As the reggae era dawned in 1968, the controversy over who was first in this genre continued. The Clement Dodd-produced Nanny Goat by Larry Marshall and Alvin Leslie was perhaps the most notable. Dodd claimed he returned from overseas with some gadgets that helped to create the change from rocksteady to reggae.
"It was like the guitar on the delay, meshed with the organ shuffle," he was quoted as saying.
Another Dodd production, Baby Why by the Cables, was also a strong contender.
FIRST REGGAE SONG?
On another front, Stranger Cole, one of ska music's early ambassadors, claim that Bangarang (1968) was the first reggae song.
Produced by Bunny Lee, the song had its genesis in Joe Gibbs' studio, where Lee and saxophonist Lester Sterling were working on a remake of the Kenny Graham Afro-cubist original, Bongo Chant, and Cole was called in to do some vocals.
Another producer, Clancy Eccles, claimed he not only did the first reggae song, Feel The Rhythm, but was the first to use the term.
According to one story, Eccles and two fellow producers were at a dance, when Eccles, who was an excellent dancer, called out to a so-called 'good-time girl', words to the effect, "hey streggae, come make we reggae", and somehow the term stuck.
As we retrace our steps to 1966, we observe another important period of Jamaican music that was never properly documented and, I daresay, has seldom been mentioned.
That period saw the emergence of several recordings that could never be labelled ska or rocksteady, but seemed to have both ingredients. Falling into this category were Delroy Wilson's Dancing Mood, Riding For A Fall and Ungrateful Baby; Peter Tosh's I'm The Toughest; The Wailers' Dancing Shoes and What Am I To Do; The Ethiopians' I'm Gonna Take Over; The Gaylads' You'll Never Leave Him; Prince Buster's Too Hot; The Tartans' Dance All Night; and Alton Ellis' Blessing Of Love.

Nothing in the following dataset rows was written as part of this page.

==> src/sv/rtsf_store.sv <==
module rtsf_store
    import rtsf_pkg::*;
#(
    parameter int DEPTH = MAX_SAMPLES_DEF,
    parameter int AW    = $clog2(DEPTH)
)
(
    input  logic                      clk,
    input  logic                      wr_en,
    input  logic [AW-1:0]             wr_addr,
    input  logic signed [VALUE_W-1:0] wr_data,
    input  logic [AW-1:0]             rd_addr,
    output logic signed [VALUE_W-1:0] rd_data
);

    logic signed [VALUE_W-1:0] mem [DEPTH];
    logic signed [VALUE_W-1:0] rd_data_reg;

    // Write one sample, read one sample a cycle
    always_ff @(posedge clk)
    begin
        if (wr_en)
        begin
            mem[wr_addr] <= wr_data;
        end
        rd_data_reg <= mem[rd_addr];
    end

    assign rd_data = rd_data_reg;

endmodule
## config.mk

```make
export PLATFORM = sky130hd
export DESIGN_NAME = hill_cipher_2x2_mod26
export DESIGN_NICKNAME = d
export VERILOG_FILES = /design/src/rtl/core/hill2_pkg.sv /design/src/rtl/core/hill_cipher_2x2_mod26.sv /design/src/rtl/core/hill2_front.sv /design/src/rtl/core/hill2_queue.sv /design/src/rtl/core/hill2_keys.sv /design/src/rtl/core/hill2_back.sv
export VERILOG_INCLUDE_DIRS = /design/src /design/src/rtl/core
export SDC_FILE = /design/constraint.sdc
export NUM_CORES = 1
export LEC_CHECK = 0
export BUFFER_PORTS_ARGS = -buffer_cell sky130_fd_sc_hd__buf_2
export CAP_MARGIN = 20
export CORE_MARGIN = 5
export CORE_UTILIZATION = 49
export CTS_CLUSTER_SIZE = 12
export DETAILED_ROUTE_END_ITERATION = 7
export GPL_TIMING_DRIVEN = 0
export RECOVER_POWER = 25
export SLEW_MARGIN = 10
export SYNTH_ARGS = -nofsm -noshare
export SYNTH_HDL_FRONTEND = slang
export SYNTH_HIERARCHICAL = 1
export SYNTH_SLANG_ARGS = --single-unit
```

## constraint.sdc

```tcl
create_clock -name clk -period 12.98 [get_ports clk]
set_input_delay 1.298 -clock clk [delete_from_list [all_inputs] [get_ports clk]]
set_output_delay 1.298 -clock clk [all_outputs]
set_load 0.02 [all_outputs]
```
**src/rtl/assert_macros.svh**
```systemverilog
// Assertion macros shared by the RTL. Each macro checks a property on the
// rising edge of the given clock and is disabled while the active-low reset
// is asserted. Synthesis builds see empty bodies.
`ifndef ASSERT_MACROS_SVH
`define ASSERT_MACROS_SVH

`ifndef SYNTHESIS

// Same-cycle implication: when ante holds, cons must hold in that cycle.
`define U8_ASSERT_IMP(label, clk, rstn, ante, cons) \
    label: assert property (@(posedge clk) disable iff (!rstn) (ante) |-> (cons)) \
        else $error("assertion failed: same-cycle implication");

// Next-cycle implication: when ante holds, cons must hold in the next cycle.
`define U8_ASSERT_NEXT(label, clk, rstn, ante, cons) \
    label: assert property (@(posedge clk) disable iff (!rstn) (ante) |=> (cons)) \
        else $error("assertion failed: next-cycle implication");

`else

`define U8_ASSERT_IMP(label, clk, rstn, ante, cons)
`define U8_ASSERT_NEXT(label, clk, rstn, ante, cons)

`endif

`endif

```
**src/rtl/u8dec_pkg.sv**
```systemverilog
`default_nettype none

package u8dec_pkg;

    localparam int unsigned BYTE_W = 8;
    localparam int unsigned CP_W   = 21;
    localparam int unsigned CNT_W  = 2;

    // Payload masks for lead bytes of each sequence length and for
    // continuation bytes.
    localparam logic [BYTE_W-1:0] LEAD2_MASK = 8'h1F;
    localparam logic [BYTE_W-1:0] LEAD3_MASK = 8'h0F;
    localparam logic [BYTE_W-1:0] LEAD4_MASK = 8'h07;
    localparam logic [BYTE_W-1:0] CONT_MASK  = 8'h3F;

    // Decoder state carried from one byte to the next.
    typedef struct packed {
        logic [CNT_W-1:0] pending;   // continuation bytes still expected
        logic [CP_W-1:0]  partial;   // payload bits gathered so far
    } u8dec_state_t;

    // One decoded result, with a flag telling whether the byte produced one.
    typedef struct packed {
        logic            valid;
        logic [CP_W-1:0] code_point;
        logic            truncated;
        logic            last;
    } u8dec_result_t;

endpackage

`default_nettype wire

```
**src/rtl/u8dec_core.sv**
```systemverilog
`default_nettype none

// Combinational decode step: one byte plus the current state gives the next
// state and at most one result.
module u8dec_core (
    input  wire logic [u8dec_pkg::BYTE_W-1:0] byte_in,
    input  wire logic                         last_in,
    input  wire u8dec_pkg::u8dec_state_t      state,
    output u8dec_pkg::u8dec_state_t           state_next,
    output u8dec_pkg::u8dec_result_t          result
);

    logic [u8dec_pkg::CNT_W-1:0] need;
    logic [u8dec_pkg::CP_W-1:0]  lead_bits;
    logic [u8dec_pkg::CP_W-1:0]  shifted;
    logic [u8dec_pkg::CNT_W-1:0] pending_dec;

    // Lead byte classification.
    always_comb begin
        need      = '0;
        lead_bits = '0;
        if (byte_in inside {[8'hC0:8'hDF]}) begin
            need      = 2'd1;
            lead_bits = u8dec_pkg::CP_W'(byte_in & u8dec_pkg::LEAD2_MASK);
        end else if (byte_in inside {[8'hE0:8'hEF]}) begin
            need      = 2'd2;
            lead_bits = u8dec_pkg::CP_W'(byte_in & u8dec_pkg::LEAD3_MASK);
        end else if (byte_in inside {[8'hF0:8'hF7]}) begin
            need      = 2'd3;
            lead_bits = u8dec_pkg::CP_W'(byte_in & u8dec_pkg::LEAD4_MASK);
        end
    end

    // Continuation path: append six payload bits, count one byte down.
    assign shifted     = {state.partial[u8dec_pkg::CP_W-7:0],
                          6'(byte_in & u8dec_pkg::CONT_MASK)};
    assign pending_dec = state.pending - 2'd1;

    always_comb begin
        state_next        = state;
        result.valid      = 1'b0;
        result.code_point = '0;
        result.truncated  = 1'b0;
        result.last       = last_in;
        if (state.pending == '0) begin
            if (need == '0) begin
                // Single byte, stray continuation or invalid lead: pass through.
                result.valid      = 1'b1;
                result.code_point = u8dec_pkg::CP_W'(byte_in);
            end else if (last_in) begin
                result.valid     = 1'b1;
                result.truncated = 1'b1;
                state_next       = '0;
            end else begin
                state_next.pending = need;
                state_next.partial = lead_bits;
            end
        end else begin
            if (pending_dec == '0) begin
                result.valid      = 1'b1;
                result.code_point = shifted;
                state_next        = '0;
            end else if (last_in) begin
                result.valid     = 1'b1;
                result.truncated = 1'b1;
                state_next       = '0;
            end else begin
                state_next.pending = pending_dec;
                state_next.partial = shifted;
            end
        end
    end

endmodule

`default_nettype wire

```
**src/rtl/utf8_stream_decoder.sv**
```systemverilog
// Streaming UTF-8 decoder. Bytes enter on the s_ channel, one per request,
// with s_tlast on the last byte of a string; decoded 21-bit code points leave
// on the m_ channel, one per completed sequence, with m_tlast on the last
// result of a string and m_tuser set when the string ended inside a multibyte
// sequence (the code point is then zero). Lead bytes of the form 10xxxxxx or
// 11111xxx pass through as their own value; continuation bytes are not
// checked. The block takes one byte every clock cycle while the output side
// keeps up: a byte is captured in the input register, decoded against the
// state register once the output register is free, and its result is loaded
// into the output register at the end of that cycle.
// Backpressure from m_tready reaches s_tready in the same cycle.
`default_nettype none

`include "assert_macros.svh"

module utf8_stream_decoder (
    input  wire logic        aclk,
    input  wire logic        aresetn,
    // Input byte stream.
    input  wire logic        s_tvalid,
    output logic             s_tready,
    input  wire logic [7:0]  s_tdata,   // [7:0] in_byte
    input  wire logic        s_tlast,   // string_end
    // Decoded code point stream.
    output logic             m_tvalid,
    input  wire logic        m_tready,
    output logic [23:0]      m_tdata,   // [20:0] code_point, [23:21] zero
    output logic [0:0]       m_tuser,   // [0] truncated
    output logic             m_tlast    // last_of_run
);

    // Input register stage.
    logic                              in_valid_reg;
    logic [u8dec_pkg::BYTE_W-1:0]      in_byte_reg;
    logic                              in_last_reg;

    // Decoder state.
    u8dec_pkg::u8dec_state_t           state_reg;
    u8dec_pkg::u8dec_state_t           state_next;

    // Output register stage.
    logic                              m_valid_reg;
    logic [u8dec_pkg::CP_W-1:0]        m_cp_reg;
    logic                              m_trunc_reg;
    logic                              m_last_reg;

    u8dec_pkg::u8dec_result_t          result;
    logic                              out_free;
    logic                              advance;

    // The output register can take a new result when it is empty or its
    // current result leaves in this cycle. The byte in the input register is
    // decoded and retired only then, so a pending result is never dropped.
    assign out_free = !m_valid_reg || m_tready;
    assign advance  = in_valid_reg && out_free;
    assign s_tready = !in_valid_reg || advance;

    u8dec_core u_core (
        .byte_in    (in_byte_reg),
        .last_in    (in_last_reg),
        .state      (state_reg),
        .state_next (state_next),
        .result     (result)
    );

    always_ff @(posedge aclk) begin
        if (!aresetn) begin
            in_valid_reg <= 1'b0;
        end else if (s_tready) begin
            in_valid_reg <= s_tvalid;
        end
    end

    always_ff @(posedge aclk) begin
        if (s_tready && s_tvalid) begin
            in_byte_reg <= s_tdata;
            in_last_reg <= s_tlast;
        end
    end

    always_ff @(posedge aclk) begin
        if (!aresetn) begin
            state_reg <= '0;
        end else if (advance) begin
            state_reg <= state_next;
        end
    end

    always_ff @(posedge aclk) begin
        if (!aresetn) begin
            m_valid_reg <= 1'b0;
        end else if (out_free) begin
            m_valid_reg <= advance && result.valid;
        end
    end

    always_ff @(posedge aclk) begin
        if (advance && result.valid) begin
            m_cp_reg    <= result.code_point;
            m_trunc_reg <= result.truncated;
            m_last_reg  <= result.last;
        end
    end

    assign m_tvalid   = m_valid_reg;
    assign m_tdata    = {3'b000, m_cp_reg};
    assign m_tuser[0] = m_trunc_reg;
    assign m_tlast    = m_last_reg;

    // A truncated result always carries a zero code point and closes a string.
    `U8_ASSERT_IMP(a_trunc_shape, aclk, aresetn, m_tvalid && m_tuser[0],
        m_tdata == 24'd0 && m_tlast)
    // Whenever no continuation is expected, the gathered bits are clear.
    `U8_ASSERT_IMP(a_idle_partial, aclk, aresetn, state_reg.pending == '0,
        state_reg.partial == '0)
    // The end of a string always leaves the decoder idle.
    `U8_ASSERT_NEXT(a_end_idle, aclk, aresetn, advance && in_last_reg,
        state_reg.pending == '0)
    // A byte held back by a full output register stays in the input stage.
    `U8_ASSERT_NEXT(a_in_hold, aclk, aresetn, in_valid_reg && !advance,
        in_valid_reg && $stable(in_byte_reg) && $stable(in_last_reg))

endmodule

`default_nettype wire

```
===== config.mk =====
export PLATFORM = sky130hd
export DESIGN_NAME = weighted_hash_socket_steering
export DESIGN_NICKNAME = d
export VERILOG_FILES = /design/src/sv/whss_pkg.sv /design/src/sv/whss_dp.sv /design/src/sv/whss_ctrl.sv /design/src/sv/weighted_hash_socket_steering.sv
export SDC_FILE = /design/constraint.sdc
export NUM_CORES = 1
export LEC_CHECK = 0
export ABC_CLOCK_PERIOD_IN_PS = 5800
export BUFFER_PORTS_ARGS = -buffer_cell sky130_fd_sc_hd__buf_4
export CELL_PAD_IN_SITES_DETAIL_PLACEMENT = 2
export CELL_PAD_IN_SITES_GLOBAL_PLACEMENT = 2
export CORE_UTILIZATION = 35
export DETAILED_ROUTE_END_ITERATION = 8
export GPL_TIMING_DRIVEN = 0
export PLACE_DENSITY = 0.8
export SLEW_MARGIN = 40
export SYNTH_ARGS = -nofsm -noshare
export SYNTH_HDL_FRONTEND = slang
export SYNTH_SLANG_ARGS = --single-unit

===== constraint.sdc =====
create_clock -name clk_i -period 5.8 [get_ports clk_i]
set_input_delay 1.16 -clock clk_i [delete_from_list [all_inputs] [get_ports clk_i]]
set_output_delay 1.16 -clock clk_i [all_outputs]
set_load 0.01 [all_outputs]
`config.mk`:
```
export PLATFORM = sky130hd
export DESIGN_NAME = cursor_linked_list_engine_unit_flat
export DESIGN_NICKNAME = d
export VERILOG_FILES = /design/src/rtl/clle_pkg.sv /design/src/rtl/clle_ifs.sv /design/src/rtl/clle_pool.sv /design/src/rtl/cursor_linked_list_engine_unit.sv /design/src/flat_wrapper.sv
export SDC_FILE = /design/constraint.sdc
export NUM_CORES = 2
export LEC_CHECK = 0
export BUFFER_PORTS_ARGS = -buffer_cell sky130_fd_sc_hd__buf_2
export CAP_MARGIN = 30
export CORE_UTILIZATION = 55
export DETAILED_ROUTE_END_ITERATION = 12
export PLACE_DENSITY = 0.8
export SETUP_SLACK_MARGIN = 0.1
export SLEW_MARGIN = 10
export SYNTH_ARGS = -nofsm -noshare
export SYNTH_HDL_FRONTEND = slang
export SYNTH_HIERARCHICAL = 1
export SYNTH_SLANG_ARGS = --single-unit
export TNS_END_PERCENT = 100
```
`constraint.sdc`:
```
create_clock -name clk -period 10 [get_ports clk]
set_clock_uncertainty 0.05 [all_clocks]
set_input_delay 1 -clock clk [delete_from_list [all_inputs] [get_ports clk]]
set_output_delay 1 -clock clk [all_outputs]
set_load 0.01 [all_outputs]
```
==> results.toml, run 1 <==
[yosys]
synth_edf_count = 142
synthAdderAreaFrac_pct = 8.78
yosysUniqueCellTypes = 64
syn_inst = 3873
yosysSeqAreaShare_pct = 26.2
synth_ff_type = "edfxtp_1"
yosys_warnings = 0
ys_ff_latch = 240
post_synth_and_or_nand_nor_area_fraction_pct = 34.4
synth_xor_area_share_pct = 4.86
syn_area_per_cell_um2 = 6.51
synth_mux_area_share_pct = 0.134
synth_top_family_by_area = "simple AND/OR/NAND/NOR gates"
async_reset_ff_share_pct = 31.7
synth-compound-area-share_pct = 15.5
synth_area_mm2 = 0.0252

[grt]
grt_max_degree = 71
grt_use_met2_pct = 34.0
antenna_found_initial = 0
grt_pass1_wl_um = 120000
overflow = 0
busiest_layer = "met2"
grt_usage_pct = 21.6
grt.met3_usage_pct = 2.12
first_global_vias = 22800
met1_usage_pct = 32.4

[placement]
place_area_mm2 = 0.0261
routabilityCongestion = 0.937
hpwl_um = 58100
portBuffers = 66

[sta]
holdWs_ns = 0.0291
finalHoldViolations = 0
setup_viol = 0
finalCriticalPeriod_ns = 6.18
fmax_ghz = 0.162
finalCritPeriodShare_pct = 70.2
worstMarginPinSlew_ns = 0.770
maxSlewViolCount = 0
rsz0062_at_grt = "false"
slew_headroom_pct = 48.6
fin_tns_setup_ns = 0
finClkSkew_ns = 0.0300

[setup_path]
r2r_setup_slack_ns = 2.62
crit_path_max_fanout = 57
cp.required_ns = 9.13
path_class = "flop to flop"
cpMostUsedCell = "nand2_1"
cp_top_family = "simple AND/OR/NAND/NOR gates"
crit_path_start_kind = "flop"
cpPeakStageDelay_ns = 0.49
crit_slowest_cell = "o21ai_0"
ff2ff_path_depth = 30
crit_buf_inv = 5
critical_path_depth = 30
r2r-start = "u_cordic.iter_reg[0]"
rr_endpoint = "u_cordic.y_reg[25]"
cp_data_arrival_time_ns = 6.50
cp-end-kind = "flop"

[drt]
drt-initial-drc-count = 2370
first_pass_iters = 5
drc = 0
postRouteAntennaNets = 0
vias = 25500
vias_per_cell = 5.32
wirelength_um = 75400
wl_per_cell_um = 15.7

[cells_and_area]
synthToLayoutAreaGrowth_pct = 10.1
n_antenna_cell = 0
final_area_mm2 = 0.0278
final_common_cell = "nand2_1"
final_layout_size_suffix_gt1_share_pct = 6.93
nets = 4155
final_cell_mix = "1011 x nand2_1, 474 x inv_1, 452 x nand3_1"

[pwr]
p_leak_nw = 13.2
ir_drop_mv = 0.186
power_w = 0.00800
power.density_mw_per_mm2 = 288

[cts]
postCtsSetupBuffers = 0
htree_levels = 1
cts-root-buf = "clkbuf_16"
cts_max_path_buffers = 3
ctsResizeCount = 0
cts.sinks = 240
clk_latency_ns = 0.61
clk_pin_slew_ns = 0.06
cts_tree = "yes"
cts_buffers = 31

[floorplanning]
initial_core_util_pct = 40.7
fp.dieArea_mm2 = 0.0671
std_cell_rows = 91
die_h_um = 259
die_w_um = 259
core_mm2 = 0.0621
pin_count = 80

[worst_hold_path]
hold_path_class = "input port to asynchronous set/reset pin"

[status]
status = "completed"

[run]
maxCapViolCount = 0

But perhaps the most telling piece in this era of transition, was one that was on the lips of almost every Jamaican in 1966 and 1967 - Bob Andy's I've Got To Go Back Home, which was an anthem of enormous proportions, it being the first call for repatriation in Jamaican popular music.
The inspiration behind the song has oftentimes been misleading, and Andy sought to set the record straight in a 2005 radio interview with me.
"The morning when this inspiration visited was a morning like none other. I smoked some herb and had a vibe, and I went around the piano. All I had was the brass section in my head, and went to Bobby Ellis and hummed it to him, and he, with his orthodox musical knowledge, did the rest. I had just started to delve into 'Rastology' and felt a national weight on me, and it was like a vision I saw of people trodding home," said Andy.